В начале 1990-х Дэвид Линч разработал язык всех сериалов на 25 лет вперед. Кажется, в 2017-м он проделал то же самое. Примечательно, что в новом сезоне Линч использовал все ключевые элементы актуального театра: алогичные, непостигаемые связи, почти полное отсутствие драматизма, стремление к бессюжетности, скука как прием. Линча не интересует интрига и какая-либо стройность системы персонажей; он уделяет внимание состоянию и его динамике. Российский фэндом сериала «Твин Пикс» во главе с Андреем Могучим, наоборот, в своем стремлении говорить на языке современности прибегает к приемам традиционного театра: линейное развитие сюжета, причинно-следственные связи, репрезентация реальности, антропоцентричность, а выверенному и плавному темпоритму «Твин Пикса» режиссер противопоставляет долгие топтания на авансцене.
Говорить об интертекстуальности не приходится. Ни в какое взаимодействие с сериалом Линча спектакль Могучего не вступает. Можно только предположить, что этим цитированием и поверхностным воспроизведением линчевских мотивов создатели «Трех толстяков» хотели привести зрителя к ощущениям и мыслям, которые они сами получили от нового сезона «Твин Пикса».

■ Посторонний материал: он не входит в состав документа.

<file path="src/rtl/pc_sequencer_if.sv">
// ============================================================================
// Module      : pc_sequencer_if
// Description : Fetch/decode/redirect bundle of the program-counter sequencer.
// Revision    : 1.0  initial release
// ============================================================================
`default_nettype none

interface pc_sequencer_if #(
    parameter int unsigned WIDTH = 32
);
    logic             imem_req;
    logic [WIDTH-1:0] imem_addr;
    logic             imem_ack;
    logic [WIDTH-1:0] imem_data;
    logic [WIDTH-1:0] instr;
    logic [WIDTH-1:0] instr_pc;
    logic             instr_valid;
    logic             id_ready;
    logic             br_en;
    logic [WIDTH-1:0] br_base;
    logic [WIDTH-1:0] br_offset;
    logic             jmp_en;
    logic [WIDTH-1:0] jmp_target;
    logic [WIDTH-1:0] pc_out;

    modport master (
        output imem_req, imem_addr, instr, instr_pc, instr_valid, pc_out,
        input  imem_ack, imem_data, id_ready, br_en, br_base, br_offset,
               jmp_en, jmp_target
    );

    modport slave (
        input  imem_req, imem_addr, instr, instr_pc, instr_valid, pc_out,
        output imem_ack, imem_data, id_ready, br_en, br_base, br_offset,
               jmp_en, jmp_target
    );
endinterface

`default_nettype wire

</file>
<file path="src/rtl/pc_sequencer.sv">
// ============================================================================
// Module      : pc_sequencer
// Description : Owns the PC; sequences fetch requests, issue to decode and
//               branch/jump redirects.
// Revision    : 1.0  initial release
// ============================================================================
`default_nettype none

module pc_sequencer #(
    parameter int unsigned      WIDTH    = 32,
    parameter logic [WIDTH-1:0] RESET_PC = '0,
    parameter logic [WIDTH-1:0] STEP     = {{(WIDTH-1){1'b0}}, 1'b1}
) (
    input  wire logic      clk,
    input  wire logic      rst_n,
    pc_sequencer_if.master bus
);

    localparam logic [1:0] c_IDLE  = 2'd0;
    localparam logic [1:0] c_FETCH = 2'd1;
    localparam logic [1:0] c_ISSUE = 2'd2;

    logic [1:0]       state_q,    state_d;
    logic [WIDTH-1:0] pc_q,       pc_d;
    logic [WIDTH-1:0] instr_q,    instr_d;
    logic [WIDTH-1:0] instr_pc_q, instr_pc_d;
    logic             pend_q,     pend_d;
    logic [WIDTH-1:0] pend_tgt_q, pend_tgt_d;

    logic             redir_vld;
    logic [WIDTH-1:0] redir_tgt;

    // Jump outranks branch; the adder wraps modulo 2^WIDTH.
    assign redir_vld = bus.jmp_en | bus.br_en;
    assign redir_tgt = bus.jmp_en ? bus.jmp_target : (bus.br_base + bus.br_offset);

    always_ff @(posedge clk or negedge rst_n) begin
        if (!rst_n) begin
            state_q <= c_IDLE;
        end else begin
            state_q <= state_d;
        end
    end

    always_ff @(posedge clk or negedge rst_n) begin
        if (!rst_n) begin
            pc_q       <= RESET_PC;
            instr_q    <= '0;
            instr_pc_q <= '0;
            pend_q     <= 1'b0;
            pend_tgt_q <= '0;
        end else begin
            pc_q       <= pc_d;
            instr_q    <= instr_d;
            instr_pc_q <= instr_pc_d;
            pend_q     <= pend_d;
            pend_tgt_q <= pend_tgt_d;
        end
    end

    always_comb begin
        state_d    = state_q;
        pc_d       = pc_q;
        instr_d    = instr_q;
        instr_pc_d = instr_pc_q;
        pend_d     = pend_q;
        pend_tgt_d = pend_tgt_q;
        case (state_q)
            c_IDLE: begin
                state_d = c_FETCH;
            end
            c_FETCH: begin
                if (bus.imem_ack) begin
                    // A redirect arriving with the ack is newer than any pending one.
                    if (redir_vld) begin
                        pc_d   = redir_tgt;
                        pend_d = 1'b0;
                    end else if (pend_q) begin
                        pc_d   = pend_tgt_q;
                        pend_d = 1'b0;
                    end else begin
                        instr_d    = bus.imem_data;
                        instr_pc_d = pc_q;
                        state_d    = c_ISSUE;
                    end
                end else if (redir_vld) begin
                    pend_d     = 1'b1;
                    pend_tgt_d = redir_tgt;
                end
            end
            c_ISSUE: begin
                if (redir_vld) begin
                    pc_d    = redir_tgt;
                    state_d = c_FETCH;
                end else if (bus.id_ready) begin
                    pc_d    = instr_pc_q + STEP;
                    state_d = c_FETCH;
                end
            end
            default: begin
                state_d = c_IDLE;
            end
        endcase
    end

    always_comb begin
        bus.imem_req    = (state_q == c_FETCH);
        bus.instr_valid = (state_q == c_ISSUE);
    end

    assign bus.imem_addr = pc_q;
    assign bus.pc_out    = pc_q;
    assign bus.instr     = instr_q;
    assign bus.instr_pc  = instr_pc_q;

endmodule

`default_nettype wire

</file>
<file path="src/flat_wrapper.sv">
// flat-port wrapper written by rule: the top's interface ports become plain ports
module pc_sequencer_flat 
#(
    parameter int unsigned      WIDTH    = 32,
    parameter logic [WIDTH-1:0] RESET_PC = '0,
    parameter logic [WIDTH-1:0] STEP     = {{(WIDTH-1){1'b0}}, 1'b1}
)
  (clk, rst_n, bus_imem_req, bus_imem_addr, bus_instr, bus_instr_pc, bus_instr_valid, bus_pc_out, bus_imem_ack, bus_imem_data, bus_id_ready, bus_br_en, bus_br_base, bus_br_offset, bus_jmp_en, bus_jmp_target);
  pc_sequencer_if #(.WIDTH(WIDTH)) bus_i ();
  input  wire logic clk;
  input  wire logic rst_n;
  output wire logic [$bits(bus_i.imem_req)-1:0] bus_imem_req;
  output wire logic [$bits(bus_i.imem_addr)-1:0] bus_imem_addr;
  output wire logic [$bits(bus_i.instr)-1:0] bus_instr;
  output wire logic [$bits(bus_i.instr_pc)-1:0] bus_instr_pc;
  output wire logic [$bits(bus_i.instr_valid)-1:0] bus_instr_valid;
  output wire logic [$bits(bus_i.pc_out)-1:0] bus_pc_out;
  input wire logic [$bits(bus_i.imem_ack)-1:0] bus_imem_ack;
  input wire logic [$bits(bus_i.imem_data)-1:0] bus_imem_data;
  input wire logic [$bits(bus_i.id_ready)-1:0] bus_id_ready;
  input wire logic [$bits(bus_i.br_en)-1:0] bus_br_en;
  input wire logic [$bits(bus_i.br_base)-1:0] bus_br_base;
  input wire logic [$bits(bus_i.br_offset)-1:0] bus_br_offset;
  input wire logic [$bits(bus_i.jmp_en)-1:0] bus_jmp_en;
  input wire logic [$bits(bus_i.jmp_target)-1:0] bus_jmp_target;
  assign bus_imem_req = bus_i.imem_req;
  assign bus_imem_addr = bus_i.imem_addr;
  assign bus_instr = bus_i.instr;
  assign bus_instr_pc = bus_i.instr_pc;
  assign bus_instr_valid = bus_i.instr_valid;
  assign bus_pc_out = bus_i.pc_out;
  assign bus_i.imem_ack = bus_imem_ack;
  assign bus_i.imem_data = bus_imem_data;
  assign bus_i.id_ready = bus_id_ready;
  assign bus_i.br_en = bus_br_en;
  assign bus_i.br_base = bus_br_base;
  assign bus_i.br_offset = bus_br_offset;
  assign bus_i.jmp_en = bus_jmp_en;
  assign bus_i.jmp_target = bus_jmp_target;
  pc_sequencer #(.WIDTH(WIDTH), .RESET_PC(RESET_PC), .STEP(STEP)) u_core (.clk(clk), .rst_n(rst_n), .bus(bus_i));
endmodule
</file>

Время театра как общественного института прошло. Интернет вполне справляется с критикой общественных нравов и обсуждением болевых точек. Нация больше не собирается в партере, политический аспект в современном российском театре редуцирован. Поэтому было бы понятно, если бы Могучий совсем проигнорировал явную политическую направленность «Трех толстяков» Олеши. Однако его спектакль со всеми его оруэллообразными министрами войны и министрами развлечений, с их монологами о тоталитаризме, несомненно, претендует на некое критическое высказывание о действительности.